Anyway, I was browsing through Tal's archives and found this entry about accents, which raises some excellent questions.
... in my old guild we used it quite a bit - it was an all-Dwarf guild, and the members were encouraged to use Dwarven whenever possible, and here's what annoys me (finally...) - Why would a Dwarf have a noticeable accent while speaking his/her native language? It's all nice and well when you speak Common, but Dwarven?

Now, the general consensus seems to be that Common and Dwarven should sound differently, and that when dwarves talk, it'll sound like Scottish - so the accent should stay. I don't quite agree with that. I mean, Common (or Orcish, if you're horde) is not English - we use English because, well, we have to agree on some language in order to communicate (and, being WoW an MMO, communication is quite important), what turns it into Common is the [Common] tag at the beginning of the line.

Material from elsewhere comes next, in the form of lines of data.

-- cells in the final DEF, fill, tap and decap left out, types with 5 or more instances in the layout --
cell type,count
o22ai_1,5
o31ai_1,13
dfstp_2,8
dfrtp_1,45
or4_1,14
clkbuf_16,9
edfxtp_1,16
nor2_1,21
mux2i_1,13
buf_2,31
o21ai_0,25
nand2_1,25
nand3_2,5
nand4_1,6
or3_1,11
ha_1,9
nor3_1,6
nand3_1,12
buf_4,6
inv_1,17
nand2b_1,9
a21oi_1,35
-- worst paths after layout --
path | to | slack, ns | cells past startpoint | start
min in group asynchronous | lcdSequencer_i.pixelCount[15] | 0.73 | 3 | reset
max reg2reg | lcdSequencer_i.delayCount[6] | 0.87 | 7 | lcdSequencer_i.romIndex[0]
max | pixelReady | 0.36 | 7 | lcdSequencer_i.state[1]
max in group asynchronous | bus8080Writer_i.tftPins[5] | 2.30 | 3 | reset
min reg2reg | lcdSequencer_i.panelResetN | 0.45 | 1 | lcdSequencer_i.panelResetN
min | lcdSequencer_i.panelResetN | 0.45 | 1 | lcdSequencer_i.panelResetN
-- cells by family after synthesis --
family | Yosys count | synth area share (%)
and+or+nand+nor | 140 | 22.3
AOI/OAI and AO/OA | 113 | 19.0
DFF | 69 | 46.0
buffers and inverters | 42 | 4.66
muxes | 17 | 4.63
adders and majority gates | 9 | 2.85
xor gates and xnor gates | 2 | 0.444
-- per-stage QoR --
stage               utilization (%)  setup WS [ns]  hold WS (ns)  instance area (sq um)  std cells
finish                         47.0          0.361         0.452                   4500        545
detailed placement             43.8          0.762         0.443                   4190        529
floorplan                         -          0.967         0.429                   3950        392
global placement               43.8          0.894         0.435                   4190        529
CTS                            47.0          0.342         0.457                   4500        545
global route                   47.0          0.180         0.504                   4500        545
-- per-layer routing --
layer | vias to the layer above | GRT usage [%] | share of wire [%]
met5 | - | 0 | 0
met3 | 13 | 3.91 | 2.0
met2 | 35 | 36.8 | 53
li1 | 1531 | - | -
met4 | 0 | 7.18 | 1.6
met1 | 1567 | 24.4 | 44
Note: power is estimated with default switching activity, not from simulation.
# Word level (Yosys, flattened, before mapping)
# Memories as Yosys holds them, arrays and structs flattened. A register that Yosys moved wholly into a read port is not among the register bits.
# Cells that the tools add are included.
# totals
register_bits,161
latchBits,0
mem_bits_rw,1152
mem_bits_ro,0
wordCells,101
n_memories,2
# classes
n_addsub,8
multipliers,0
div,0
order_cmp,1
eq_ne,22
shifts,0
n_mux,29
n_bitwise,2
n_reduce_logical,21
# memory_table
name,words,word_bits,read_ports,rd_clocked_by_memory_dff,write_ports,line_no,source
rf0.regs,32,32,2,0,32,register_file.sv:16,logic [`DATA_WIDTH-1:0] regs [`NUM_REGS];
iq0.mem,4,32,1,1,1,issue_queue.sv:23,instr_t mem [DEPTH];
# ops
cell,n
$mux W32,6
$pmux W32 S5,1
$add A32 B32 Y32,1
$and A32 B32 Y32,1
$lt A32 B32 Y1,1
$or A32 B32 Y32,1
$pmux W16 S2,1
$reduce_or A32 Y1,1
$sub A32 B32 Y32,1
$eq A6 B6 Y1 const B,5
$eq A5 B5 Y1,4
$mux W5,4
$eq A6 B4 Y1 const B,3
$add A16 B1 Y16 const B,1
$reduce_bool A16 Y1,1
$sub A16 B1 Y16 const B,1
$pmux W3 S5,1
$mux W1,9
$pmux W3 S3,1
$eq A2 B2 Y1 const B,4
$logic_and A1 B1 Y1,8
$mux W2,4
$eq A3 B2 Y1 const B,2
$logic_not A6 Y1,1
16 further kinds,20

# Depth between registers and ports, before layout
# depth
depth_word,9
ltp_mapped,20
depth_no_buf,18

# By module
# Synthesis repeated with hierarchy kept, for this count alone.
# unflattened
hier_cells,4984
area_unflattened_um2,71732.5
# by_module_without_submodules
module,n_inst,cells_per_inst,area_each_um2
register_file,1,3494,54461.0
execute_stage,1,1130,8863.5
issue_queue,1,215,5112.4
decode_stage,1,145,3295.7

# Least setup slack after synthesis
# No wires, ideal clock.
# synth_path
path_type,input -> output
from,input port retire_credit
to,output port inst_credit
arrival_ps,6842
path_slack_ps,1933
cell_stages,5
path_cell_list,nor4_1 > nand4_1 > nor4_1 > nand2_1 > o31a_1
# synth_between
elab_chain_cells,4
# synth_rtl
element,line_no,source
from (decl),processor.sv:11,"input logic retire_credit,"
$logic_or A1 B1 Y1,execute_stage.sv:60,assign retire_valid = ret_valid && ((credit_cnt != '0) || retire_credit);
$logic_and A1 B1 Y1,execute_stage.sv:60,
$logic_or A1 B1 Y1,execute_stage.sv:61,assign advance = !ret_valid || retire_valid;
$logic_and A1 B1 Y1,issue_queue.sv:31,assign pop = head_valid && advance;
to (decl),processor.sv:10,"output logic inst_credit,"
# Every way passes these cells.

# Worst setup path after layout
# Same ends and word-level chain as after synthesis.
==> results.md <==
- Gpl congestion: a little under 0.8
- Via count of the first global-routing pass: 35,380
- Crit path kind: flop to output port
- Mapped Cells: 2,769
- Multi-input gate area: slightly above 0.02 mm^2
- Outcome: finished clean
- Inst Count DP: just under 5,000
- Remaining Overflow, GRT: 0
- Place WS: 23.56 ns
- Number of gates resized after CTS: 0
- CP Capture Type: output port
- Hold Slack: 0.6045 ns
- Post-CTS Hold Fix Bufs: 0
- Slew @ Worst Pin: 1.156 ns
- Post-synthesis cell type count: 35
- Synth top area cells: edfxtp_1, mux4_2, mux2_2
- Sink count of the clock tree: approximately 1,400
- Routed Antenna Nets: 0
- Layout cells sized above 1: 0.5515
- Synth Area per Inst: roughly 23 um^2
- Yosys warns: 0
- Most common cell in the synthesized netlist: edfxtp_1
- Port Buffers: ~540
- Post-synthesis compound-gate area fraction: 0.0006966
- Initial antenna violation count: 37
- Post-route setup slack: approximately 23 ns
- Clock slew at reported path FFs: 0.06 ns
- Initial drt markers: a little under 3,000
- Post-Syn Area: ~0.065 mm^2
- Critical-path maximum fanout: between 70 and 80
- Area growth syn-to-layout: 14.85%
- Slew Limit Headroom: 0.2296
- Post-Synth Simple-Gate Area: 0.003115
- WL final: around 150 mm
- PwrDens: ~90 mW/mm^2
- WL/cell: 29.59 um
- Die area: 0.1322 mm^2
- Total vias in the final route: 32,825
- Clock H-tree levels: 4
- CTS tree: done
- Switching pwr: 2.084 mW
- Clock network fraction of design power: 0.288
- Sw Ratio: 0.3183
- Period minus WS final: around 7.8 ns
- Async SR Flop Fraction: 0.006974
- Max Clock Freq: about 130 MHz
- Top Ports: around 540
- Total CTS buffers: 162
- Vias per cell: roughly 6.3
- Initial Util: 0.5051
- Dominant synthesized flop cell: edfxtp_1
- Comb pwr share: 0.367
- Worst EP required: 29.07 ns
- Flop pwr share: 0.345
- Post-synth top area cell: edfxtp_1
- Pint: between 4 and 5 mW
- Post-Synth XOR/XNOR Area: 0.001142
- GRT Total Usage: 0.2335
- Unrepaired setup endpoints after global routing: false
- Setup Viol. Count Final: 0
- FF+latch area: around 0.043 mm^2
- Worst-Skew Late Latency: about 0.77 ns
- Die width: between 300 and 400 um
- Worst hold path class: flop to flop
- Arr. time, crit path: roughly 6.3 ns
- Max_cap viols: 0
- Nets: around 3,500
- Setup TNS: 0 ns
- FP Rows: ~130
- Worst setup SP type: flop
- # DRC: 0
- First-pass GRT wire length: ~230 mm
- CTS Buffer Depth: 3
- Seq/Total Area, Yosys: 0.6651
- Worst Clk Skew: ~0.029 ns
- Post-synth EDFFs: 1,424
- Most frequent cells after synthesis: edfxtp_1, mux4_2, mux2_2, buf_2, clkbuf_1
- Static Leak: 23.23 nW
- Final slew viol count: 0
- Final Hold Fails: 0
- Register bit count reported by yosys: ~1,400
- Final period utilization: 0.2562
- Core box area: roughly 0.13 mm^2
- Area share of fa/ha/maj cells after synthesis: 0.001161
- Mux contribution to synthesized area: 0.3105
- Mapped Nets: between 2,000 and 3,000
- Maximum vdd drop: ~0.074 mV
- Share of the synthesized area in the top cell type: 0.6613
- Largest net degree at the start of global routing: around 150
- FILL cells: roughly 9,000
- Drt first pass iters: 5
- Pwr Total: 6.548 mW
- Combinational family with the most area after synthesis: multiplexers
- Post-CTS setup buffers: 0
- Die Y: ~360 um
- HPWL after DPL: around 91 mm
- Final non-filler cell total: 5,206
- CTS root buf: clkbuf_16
==> src/common/slide_defines.svh <==
// Default image size, debounce timing, settle delay and touch gesture codes
`ifndef SLIDE_DEFINES_SVH
`define SLIDE_DEFINES_SVH

// ====================
// Image geometry
// ====================

// 800 x 480 pixels, one 32-bit word each
`define SLIDE_PIX_PER_IMG 384000

// ====================
// Gesture debounce
// ====================

// Delay from gesture to slide pulse, 0.2 s at 33 MHz
`define SLIDE_PULSE_DLY 6600000

// Rearm time after a gesture, 0.5 s at 33 MHz
`define SLIDE_HOLDOFF 16500000

// ====================
// Loading flag
// ====================

// Cycles between loading complete and loading low
`define SLIDE_LOAD_SETTLE 50

// Touch controller gesture codes
`define SLIDE_GESTURE_WEST 8'h1C
`define SLIDE_GESTURE_EAST 8'h14

`endif

==> src/common/slide_pkg.sv <==
// Slideshow types for pixels, image indices, counts and frame addresses
package slide_pkg;

	// ====================
	// Widths
	// ====================

	localparam int PIXEL_W      = 24;
	localparam int IMG_IDX_W    = 5;
	localparam int IMG_CNT_W    = 8;
	localparam int PIX_CNT_W    = 32;
	localparam int FRAME_ADDR_W = 24;

	// ====================
	// Types
	// ====================

	// Red in [23:16], green in [15:8], blue in [7:0]
	typedef logic [PIXEL_W-1:0] pixel_t;

	// Index of the image on screen, up to 32 images
	typedef logic [IMG_IDX_W-1:0] img_idx_t;

	// Image count, first byte of the SPI stream
	typedef logic [IMG_CNT_W-1:0] img_cnt_t;

	// Stored pixel counter over all images
	typedef logic [PIX_CNT_W-1:0] pix_cnt_t;

	// Pixel word address on the read side
	typedef logic [FRAME_ADDR_W-1:0] frame_addr_t;

endpackage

Accents are a good way of stressing the fact that Common is not (usually) a dwarf's native language, and therefore when they speak it it sounds "different", but there's no such problem in Dwarven.

I'm of the inclination that this is right. When I speak in (very basic) Spanish or (extremely rudimentary, horribly accented and grammatically incorrect, I'm sure) Tagalog, I know I have an accent. But when I'm speaking my native language, I have "no" accent.*

Or, in other words, Scottish people think we Americans have the funny accents.

So even if you speak Orcish with a troll accent or Common with a dwarf accent, I would think you would be "accentless" when speaking your native tongue (as chosen by the language option). And you might comment on other people's funny accents if they comment on yours.

*Linguistically, everyone has an accent, but if yours is the one you hear most often (i.e., if you speak the dominant language and still live where you grew up or not far enough away for the regional accent/dialect to change dramatically), you're going to think of other people as having accents and yourself as having none.

2 comments:

Tal said...

Wow, I'm shocked... Not only is someone reading my blog, but posting about something I wrote. o_O

Also, I don't actually play all 30 of my alts. At any given time I'll play around with 2-3, occasionally abandoning one to create a new one, or go back to an old one.

KC said...

:-)

See, that makes sense to me. But I also know there are people out there who have a main, but also rotate through, like, 10-15 alts who all get regular play time. I would so not be able to keep track of them all!